**Entries supplied:**
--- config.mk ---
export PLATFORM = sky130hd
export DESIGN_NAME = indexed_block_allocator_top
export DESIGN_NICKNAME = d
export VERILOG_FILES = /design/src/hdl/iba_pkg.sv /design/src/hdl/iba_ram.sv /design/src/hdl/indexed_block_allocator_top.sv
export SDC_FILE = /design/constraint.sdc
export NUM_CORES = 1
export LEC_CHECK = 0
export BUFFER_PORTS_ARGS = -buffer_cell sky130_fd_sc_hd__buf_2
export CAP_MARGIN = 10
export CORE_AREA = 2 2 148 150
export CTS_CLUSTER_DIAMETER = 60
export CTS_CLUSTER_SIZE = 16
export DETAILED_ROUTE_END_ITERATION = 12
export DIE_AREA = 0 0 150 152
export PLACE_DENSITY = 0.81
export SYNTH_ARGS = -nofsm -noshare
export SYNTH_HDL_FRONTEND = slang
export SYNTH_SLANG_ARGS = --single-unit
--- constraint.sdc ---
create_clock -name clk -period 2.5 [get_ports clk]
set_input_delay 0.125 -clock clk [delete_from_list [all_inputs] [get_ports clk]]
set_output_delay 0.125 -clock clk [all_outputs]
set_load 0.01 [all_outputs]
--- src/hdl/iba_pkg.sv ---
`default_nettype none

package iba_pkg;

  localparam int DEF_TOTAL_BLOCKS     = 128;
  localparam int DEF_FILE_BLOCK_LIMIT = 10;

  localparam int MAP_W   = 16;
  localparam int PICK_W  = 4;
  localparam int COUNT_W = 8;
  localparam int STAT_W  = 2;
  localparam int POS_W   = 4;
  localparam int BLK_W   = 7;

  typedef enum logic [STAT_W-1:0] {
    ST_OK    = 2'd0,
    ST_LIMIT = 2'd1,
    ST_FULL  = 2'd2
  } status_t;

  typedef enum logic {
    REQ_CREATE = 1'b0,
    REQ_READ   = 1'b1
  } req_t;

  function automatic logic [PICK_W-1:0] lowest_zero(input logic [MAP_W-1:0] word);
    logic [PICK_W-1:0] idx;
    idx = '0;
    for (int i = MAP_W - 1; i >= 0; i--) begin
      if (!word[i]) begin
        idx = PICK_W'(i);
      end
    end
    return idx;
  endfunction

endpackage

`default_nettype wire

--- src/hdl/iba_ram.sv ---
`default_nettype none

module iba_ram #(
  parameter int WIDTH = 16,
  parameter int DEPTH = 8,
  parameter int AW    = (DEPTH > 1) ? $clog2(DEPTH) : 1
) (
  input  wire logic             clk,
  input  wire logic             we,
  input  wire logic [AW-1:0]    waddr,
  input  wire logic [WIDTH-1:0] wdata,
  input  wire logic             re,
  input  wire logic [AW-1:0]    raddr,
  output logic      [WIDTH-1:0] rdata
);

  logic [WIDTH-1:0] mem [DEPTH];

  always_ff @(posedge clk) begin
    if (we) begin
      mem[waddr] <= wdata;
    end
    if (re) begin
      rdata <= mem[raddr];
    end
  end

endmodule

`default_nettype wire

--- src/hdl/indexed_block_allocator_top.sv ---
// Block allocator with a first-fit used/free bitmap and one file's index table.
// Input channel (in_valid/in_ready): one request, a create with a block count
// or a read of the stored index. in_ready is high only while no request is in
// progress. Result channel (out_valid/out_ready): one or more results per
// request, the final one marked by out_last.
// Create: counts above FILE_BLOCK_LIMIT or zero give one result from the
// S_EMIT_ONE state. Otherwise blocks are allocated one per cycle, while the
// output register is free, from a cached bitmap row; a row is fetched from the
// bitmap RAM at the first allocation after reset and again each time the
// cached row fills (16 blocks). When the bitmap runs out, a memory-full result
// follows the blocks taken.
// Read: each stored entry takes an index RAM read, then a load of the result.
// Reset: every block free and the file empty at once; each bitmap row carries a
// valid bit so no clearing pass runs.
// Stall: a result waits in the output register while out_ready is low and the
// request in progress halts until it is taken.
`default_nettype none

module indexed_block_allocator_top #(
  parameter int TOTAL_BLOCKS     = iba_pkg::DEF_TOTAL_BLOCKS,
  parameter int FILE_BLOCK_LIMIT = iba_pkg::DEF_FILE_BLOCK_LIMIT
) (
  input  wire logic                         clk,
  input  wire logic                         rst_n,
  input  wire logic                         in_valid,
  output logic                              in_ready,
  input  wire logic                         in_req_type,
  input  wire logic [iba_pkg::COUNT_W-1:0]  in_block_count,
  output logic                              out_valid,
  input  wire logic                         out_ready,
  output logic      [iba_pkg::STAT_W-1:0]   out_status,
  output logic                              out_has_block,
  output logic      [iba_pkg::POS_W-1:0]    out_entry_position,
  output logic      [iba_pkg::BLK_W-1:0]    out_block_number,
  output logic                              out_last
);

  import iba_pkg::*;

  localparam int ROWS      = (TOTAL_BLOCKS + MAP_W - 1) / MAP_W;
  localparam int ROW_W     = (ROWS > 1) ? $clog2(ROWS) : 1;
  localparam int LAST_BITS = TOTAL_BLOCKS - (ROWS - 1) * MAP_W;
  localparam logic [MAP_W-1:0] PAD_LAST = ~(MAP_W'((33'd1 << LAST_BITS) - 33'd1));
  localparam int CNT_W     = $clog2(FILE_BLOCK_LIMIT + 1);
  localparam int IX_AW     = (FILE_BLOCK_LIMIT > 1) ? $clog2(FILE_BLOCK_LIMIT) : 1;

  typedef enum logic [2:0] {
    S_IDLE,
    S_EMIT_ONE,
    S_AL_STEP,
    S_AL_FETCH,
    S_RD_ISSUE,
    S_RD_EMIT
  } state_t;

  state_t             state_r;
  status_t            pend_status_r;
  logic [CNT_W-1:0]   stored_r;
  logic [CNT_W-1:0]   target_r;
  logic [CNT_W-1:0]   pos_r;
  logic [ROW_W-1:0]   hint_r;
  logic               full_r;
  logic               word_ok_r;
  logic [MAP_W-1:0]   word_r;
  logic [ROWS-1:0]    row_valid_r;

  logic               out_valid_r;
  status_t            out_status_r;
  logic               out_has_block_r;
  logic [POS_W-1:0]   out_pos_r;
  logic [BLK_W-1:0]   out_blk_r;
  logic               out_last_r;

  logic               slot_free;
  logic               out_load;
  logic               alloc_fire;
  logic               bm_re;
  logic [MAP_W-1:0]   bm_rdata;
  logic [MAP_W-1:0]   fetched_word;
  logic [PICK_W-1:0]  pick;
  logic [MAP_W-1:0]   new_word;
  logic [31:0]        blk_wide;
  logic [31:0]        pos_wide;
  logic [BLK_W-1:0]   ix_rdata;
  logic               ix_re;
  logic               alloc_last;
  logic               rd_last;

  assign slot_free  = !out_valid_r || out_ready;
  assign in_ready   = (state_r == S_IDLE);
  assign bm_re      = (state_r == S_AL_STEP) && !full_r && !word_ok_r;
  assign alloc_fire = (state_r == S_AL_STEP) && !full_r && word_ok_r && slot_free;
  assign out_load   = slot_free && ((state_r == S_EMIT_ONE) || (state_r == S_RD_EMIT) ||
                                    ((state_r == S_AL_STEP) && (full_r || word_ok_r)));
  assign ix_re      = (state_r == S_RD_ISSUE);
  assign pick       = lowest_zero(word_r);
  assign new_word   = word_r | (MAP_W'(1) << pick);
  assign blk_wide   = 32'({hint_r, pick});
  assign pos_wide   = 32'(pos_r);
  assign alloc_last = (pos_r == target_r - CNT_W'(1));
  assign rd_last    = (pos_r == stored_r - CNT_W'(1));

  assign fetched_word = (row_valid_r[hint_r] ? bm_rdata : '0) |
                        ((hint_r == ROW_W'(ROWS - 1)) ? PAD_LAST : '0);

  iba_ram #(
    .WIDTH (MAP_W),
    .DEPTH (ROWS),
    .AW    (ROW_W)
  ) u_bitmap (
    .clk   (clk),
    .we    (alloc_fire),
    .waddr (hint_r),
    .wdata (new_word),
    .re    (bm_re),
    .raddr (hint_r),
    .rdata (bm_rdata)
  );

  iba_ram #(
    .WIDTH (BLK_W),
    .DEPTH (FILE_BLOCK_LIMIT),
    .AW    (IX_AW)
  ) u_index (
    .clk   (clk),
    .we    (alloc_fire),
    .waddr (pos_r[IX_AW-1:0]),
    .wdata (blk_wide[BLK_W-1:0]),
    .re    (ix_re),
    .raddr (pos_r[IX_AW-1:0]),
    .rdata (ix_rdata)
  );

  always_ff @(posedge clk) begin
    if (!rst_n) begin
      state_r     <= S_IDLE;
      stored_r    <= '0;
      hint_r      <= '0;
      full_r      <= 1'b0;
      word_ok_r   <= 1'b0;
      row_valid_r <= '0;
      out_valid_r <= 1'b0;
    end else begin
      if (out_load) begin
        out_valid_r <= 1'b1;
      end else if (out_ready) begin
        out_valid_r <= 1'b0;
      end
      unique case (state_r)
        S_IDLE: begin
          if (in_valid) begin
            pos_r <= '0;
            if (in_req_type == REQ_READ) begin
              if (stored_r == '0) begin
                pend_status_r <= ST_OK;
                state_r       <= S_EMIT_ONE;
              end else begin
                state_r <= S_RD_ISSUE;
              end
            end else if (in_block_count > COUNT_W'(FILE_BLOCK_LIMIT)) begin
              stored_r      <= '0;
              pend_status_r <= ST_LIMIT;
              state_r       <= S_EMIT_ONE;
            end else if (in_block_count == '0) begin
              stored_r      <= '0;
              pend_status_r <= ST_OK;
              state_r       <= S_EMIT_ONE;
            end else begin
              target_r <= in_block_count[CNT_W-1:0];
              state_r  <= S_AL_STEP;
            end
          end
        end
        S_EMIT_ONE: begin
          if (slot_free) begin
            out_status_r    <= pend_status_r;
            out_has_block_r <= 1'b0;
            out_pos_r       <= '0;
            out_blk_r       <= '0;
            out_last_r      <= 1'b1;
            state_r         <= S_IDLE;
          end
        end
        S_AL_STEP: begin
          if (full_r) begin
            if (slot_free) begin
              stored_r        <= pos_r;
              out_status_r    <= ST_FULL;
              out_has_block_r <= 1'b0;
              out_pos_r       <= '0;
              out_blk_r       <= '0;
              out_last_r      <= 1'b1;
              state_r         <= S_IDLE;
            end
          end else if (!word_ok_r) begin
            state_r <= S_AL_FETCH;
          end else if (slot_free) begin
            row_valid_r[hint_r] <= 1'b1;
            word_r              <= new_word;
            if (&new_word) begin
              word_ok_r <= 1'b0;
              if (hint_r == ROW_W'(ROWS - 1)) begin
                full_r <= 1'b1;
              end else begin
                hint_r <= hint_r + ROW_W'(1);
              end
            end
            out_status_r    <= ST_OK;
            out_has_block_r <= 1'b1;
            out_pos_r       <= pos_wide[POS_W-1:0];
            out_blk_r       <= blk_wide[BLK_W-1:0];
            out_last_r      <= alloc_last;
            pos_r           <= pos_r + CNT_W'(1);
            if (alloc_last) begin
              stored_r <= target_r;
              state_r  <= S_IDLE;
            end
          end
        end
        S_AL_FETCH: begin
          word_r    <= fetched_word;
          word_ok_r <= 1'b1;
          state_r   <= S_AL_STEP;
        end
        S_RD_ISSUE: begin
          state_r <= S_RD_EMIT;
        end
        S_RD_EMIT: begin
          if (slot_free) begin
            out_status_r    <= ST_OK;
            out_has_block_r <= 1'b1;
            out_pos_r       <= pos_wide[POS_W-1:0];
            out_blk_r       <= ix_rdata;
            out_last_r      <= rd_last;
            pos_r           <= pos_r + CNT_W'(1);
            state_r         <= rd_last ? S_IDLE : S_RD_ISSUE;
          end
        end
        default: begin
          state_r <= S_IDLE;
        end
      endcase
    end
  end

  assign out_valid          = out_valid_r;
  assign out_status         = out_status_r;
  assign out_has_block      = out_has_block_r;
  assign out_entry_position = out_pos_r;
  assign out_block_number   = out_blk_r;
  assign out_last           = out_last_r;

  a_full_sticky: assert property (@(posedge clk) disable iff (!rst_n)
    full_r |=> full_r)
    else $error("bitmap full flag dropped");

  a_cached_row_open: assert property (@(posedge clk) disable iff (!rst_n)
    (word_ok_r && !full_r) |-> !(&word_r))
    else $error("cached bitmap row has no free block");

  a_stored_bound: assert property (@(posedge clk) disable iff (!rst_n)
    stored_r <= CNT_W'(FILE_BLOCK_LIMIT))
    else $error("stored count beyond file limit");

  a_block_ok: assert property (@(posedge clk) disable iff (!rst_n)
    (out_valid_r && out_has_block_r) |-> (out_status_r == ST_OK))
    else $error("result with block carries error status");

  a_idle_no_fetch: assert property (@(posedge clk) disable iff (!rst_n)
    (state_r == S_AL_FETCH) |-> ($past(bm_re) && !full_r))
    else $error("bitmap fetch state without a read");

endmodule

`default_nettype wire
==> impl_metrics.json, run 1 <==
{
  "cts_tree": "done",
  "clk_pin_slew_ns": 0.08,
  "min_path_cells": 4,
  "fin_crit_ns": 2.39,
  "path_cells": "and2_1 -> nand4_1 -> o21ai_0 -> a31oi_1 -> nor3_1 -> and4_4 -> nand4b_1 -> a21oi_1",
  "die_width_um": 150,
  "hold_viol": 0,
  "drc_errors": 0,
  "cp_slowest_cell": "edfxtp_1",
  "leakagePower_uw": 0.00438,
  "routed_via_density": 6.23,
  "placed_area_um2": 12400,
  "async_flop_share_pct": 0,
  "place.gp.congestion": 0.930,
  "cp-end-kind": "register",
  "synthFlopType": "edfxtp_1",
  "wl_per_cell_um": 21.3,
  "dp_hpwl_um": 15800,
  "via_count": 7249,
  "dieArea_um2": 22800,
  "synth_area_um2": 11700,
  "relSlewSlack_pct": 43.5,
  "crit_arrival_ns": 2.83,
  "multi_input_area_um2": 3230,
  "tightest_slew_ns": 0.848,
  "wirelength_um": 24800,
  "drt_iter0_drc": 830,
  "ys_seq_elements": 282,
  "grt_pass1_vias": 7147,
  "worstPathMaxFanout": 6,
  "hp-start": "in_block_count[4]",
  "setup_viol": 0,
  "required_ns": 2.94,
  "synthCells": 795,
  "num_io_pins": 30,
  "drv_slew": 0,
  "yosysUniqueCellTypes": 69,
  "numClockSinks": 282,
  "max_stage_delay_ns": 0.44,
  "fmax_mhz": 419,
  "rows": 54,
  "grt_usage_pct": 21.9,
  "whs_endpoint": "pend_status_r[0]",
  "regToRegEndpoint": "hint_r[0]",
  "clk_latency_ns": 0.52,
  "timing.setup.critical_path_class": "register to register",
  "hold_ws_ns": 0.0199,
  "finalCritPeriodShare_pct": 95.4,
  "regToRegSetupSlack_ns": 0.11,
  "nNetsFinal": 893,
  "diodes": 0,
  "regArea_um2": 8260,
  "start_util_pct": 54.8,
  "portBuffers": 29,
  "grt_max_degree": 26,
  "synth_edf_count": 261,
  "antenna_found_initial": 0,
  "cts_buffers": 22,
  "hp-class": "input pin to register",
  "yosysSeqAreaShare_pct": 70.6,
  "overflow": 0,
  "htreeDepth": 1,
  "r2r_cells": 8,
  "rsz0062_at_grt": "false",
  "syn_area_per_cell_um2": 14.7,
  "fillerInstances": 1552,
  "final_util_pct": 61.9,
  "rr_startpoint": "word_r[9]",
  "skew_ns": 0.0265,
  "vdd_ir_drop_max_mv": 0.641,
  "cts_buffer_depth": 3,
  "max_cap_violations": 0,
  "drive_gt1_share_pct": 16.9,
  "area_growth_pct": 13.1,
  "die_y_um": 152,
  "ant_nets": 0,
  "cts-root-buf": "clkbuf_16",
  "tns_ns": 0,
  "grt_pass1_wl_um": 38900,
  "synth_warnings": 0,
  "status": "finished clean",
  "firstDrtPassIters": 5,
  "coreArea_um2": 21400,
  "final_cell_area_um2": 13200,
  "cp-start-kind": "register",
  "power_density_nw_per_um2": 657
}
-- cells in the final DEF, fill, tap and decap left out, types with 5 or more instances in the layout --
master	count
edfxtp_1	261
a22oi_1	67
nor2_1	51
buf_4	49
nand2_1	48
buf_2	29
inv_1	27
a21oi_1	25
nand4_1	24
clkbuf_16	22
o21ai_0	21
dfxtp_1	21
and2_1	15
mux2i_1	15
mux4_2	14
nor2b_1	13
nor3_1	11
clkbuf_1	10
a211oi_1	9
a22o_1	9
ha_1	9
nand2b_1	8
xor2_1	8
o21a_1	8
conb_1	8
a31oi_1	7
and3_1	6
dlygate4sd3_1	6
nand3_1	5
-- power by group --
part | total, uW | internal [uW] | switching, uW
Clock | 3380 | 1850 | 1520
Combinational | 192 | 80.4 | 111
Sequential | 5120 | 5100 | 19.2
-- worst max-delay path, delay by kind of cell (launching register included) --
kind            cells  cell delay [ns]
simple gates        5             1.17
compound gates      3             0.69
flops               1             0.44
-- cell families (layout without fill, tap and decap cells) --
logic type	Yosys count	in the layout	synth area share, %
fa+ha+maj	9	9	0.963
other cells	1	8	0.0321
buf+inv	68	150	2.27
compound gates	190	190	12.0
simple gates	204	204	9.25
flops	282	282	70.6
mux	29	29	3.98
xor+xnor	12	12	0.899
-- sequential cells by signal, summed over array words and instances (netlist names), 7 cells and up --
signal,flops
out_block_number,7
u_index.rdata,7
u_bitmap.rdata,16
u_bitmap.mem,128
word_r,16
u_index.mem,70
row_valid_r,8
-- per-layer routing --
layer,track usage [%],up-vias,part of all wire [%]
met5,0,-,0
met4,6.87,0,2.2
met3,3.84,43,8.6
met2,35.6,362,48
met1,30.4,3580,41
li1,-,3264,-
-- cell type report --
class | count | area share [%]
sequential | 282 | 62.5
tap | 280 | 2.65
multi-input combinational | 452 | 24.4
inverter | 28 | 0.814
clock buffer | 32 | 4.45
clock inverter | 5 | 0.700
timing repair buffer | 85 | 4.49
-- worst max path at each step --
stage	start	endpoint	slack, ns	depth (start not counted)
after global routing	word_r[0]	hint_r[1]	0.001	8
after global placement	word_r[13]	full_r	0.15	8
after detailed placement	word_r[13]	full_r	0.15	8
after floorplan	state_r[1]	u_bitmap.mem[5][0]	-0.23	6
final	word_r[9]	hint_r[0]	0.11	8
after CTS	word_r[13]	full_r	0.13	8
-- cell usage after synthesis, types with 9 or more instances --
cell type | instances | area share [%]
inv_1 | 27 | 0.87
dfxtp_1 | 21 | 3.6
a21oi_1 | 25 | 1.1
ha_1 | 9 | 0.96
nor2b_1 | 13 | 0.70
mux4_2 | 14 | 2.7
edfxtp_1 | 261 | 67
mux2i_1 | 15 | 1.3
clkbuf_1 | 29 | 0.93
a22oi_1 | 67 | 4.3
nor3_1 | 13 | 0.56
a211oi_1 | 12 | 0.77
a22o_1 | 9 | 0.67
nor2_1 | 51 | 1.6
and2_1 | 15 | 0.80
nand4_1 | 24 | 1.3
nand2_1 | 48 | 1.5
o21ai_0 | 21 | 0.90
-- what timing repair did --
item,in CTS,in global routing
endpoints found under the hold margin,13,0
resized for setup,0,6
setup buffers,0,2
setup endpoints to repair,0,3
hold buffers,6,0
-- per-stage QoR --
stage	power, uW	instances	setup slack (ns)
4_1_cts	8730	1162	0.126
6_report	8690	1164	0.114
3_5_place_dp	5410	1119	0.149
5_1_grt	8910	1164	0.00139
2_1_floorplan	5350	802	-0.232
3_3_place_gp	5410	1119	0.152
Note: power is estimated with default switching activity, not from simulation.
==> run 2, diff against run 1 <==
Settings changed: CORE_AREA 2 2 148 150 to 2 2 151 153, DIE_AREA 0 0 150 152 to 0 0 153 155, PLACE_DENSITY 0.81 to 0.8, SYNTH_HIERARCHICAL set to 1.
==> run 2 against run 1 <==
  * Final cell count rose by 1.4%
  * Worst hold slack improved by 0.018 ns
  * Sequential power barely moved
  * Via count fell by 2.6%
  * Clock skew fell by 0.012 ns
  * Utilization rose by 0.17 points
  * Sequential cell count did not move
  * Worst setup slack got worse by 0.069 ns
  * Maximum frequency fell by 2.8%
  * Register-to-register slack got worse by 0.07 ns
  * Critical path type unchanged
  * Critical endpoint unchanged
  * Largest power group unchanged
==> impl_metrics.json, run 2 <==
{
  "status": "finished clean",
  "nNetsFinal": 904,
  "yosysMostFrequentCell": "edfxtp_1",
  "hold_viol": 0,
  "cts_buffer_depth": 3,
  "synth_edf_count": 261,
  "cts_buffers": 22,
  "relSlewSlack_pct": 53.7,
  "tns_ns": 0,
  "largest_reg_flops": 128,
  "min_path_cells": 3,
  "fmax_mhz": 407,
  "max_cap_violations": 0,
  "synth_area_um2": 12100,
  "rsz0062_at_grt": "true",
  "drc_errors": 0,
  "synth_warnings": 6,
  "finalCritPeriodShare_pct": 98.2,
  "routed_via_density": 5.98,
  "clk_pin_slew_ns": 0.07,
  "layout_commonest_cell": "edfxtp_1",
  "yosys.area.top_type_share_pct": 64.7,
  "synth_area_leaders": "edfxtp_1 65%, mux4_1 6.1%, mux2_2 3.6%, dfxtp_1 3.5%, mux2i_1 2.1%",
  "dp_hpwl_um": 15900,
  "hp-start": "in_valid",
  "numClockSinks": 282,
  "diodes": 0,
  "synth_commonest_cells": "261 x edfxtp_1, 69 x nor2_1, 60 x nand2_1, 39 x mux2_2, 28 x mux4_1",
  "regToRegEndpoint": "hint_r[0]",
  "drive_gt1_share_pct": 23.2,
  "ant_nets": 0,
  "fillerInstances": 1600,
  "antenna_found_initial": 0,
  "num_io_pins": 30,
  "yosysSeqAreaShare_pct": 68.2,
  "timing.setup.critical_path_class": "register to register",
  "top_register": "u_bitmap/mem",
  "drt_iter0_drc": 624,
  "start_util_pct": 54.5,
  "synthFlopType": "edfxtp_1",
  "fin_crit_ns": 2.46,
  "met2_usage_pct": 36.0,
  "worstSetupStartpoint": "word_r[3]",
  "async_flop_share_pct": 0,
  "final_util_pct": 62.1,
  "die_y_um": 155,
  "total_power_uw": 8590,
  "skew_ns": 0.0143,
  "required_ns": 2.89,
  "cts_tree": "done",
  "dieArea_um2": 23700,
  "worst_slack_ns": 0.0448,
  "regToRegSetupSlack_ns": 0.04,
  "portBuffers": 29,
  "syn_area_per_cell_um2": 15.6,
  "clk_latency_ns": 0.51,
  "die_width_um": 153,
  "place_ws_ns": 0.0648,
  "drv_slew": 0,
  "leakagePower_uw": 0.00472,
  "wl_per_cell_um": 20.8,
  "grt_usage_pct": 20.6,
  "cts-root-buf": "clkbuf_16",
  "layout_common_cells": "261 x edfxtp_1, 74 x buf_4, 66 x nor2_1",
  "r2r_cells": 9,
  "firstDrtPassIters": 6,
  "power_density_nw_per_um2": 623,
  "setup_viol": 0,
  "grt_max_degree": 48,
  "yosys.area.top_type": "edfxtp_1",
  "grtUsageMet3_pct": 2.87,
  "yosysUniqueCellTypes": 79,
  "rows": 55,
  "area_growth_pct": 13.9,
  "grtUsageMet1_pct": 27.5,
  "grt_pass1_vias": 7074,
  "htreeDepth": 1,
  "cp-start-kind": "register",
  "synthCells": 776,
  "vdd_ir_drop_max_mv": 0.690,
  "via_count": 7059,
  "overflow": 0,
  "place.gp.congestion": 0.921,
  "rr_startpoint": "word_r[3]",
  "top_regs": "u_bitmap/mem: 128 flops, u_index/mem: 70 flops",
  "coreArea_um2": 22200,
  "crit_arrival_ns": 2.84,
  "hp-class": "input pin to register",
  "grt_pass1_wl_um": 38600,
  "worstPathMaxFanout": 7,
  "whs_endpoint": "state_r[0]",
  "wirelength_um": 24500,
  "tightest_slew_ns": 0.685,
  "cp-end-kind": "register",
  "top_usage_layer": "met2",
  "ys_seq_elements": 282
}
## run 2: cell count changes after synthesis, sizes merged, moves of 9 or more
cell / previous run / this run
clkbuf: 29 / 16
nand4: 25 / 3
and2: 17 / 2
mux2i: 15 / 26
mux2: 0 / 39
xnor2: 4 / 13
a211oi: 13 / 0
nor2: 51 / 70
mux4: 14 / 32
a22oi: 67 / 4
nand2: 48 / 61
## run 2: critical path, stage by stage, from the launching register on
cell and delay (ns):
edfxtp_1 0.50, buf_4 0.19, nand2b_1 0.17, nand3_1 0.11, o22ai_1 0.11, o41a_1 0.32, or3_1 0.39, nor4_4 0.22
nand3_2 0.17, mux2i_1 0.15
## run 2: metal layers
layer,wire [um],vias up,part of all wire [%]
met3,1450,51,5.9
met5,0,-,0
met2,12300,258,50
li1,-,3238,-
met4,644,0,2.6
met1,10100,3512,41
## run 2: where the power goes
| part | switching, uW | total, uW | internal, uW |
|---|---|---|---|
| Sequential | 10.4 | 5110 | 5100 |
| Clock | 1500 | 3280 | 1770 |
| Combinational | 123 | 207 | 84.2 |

**What the task asks:**
Search the data for "unchanged". Copy every line that has it.

**Response:**
  * Critical path type unchanged
  * Critical endpoint unchanged
  * Largest power group unchanged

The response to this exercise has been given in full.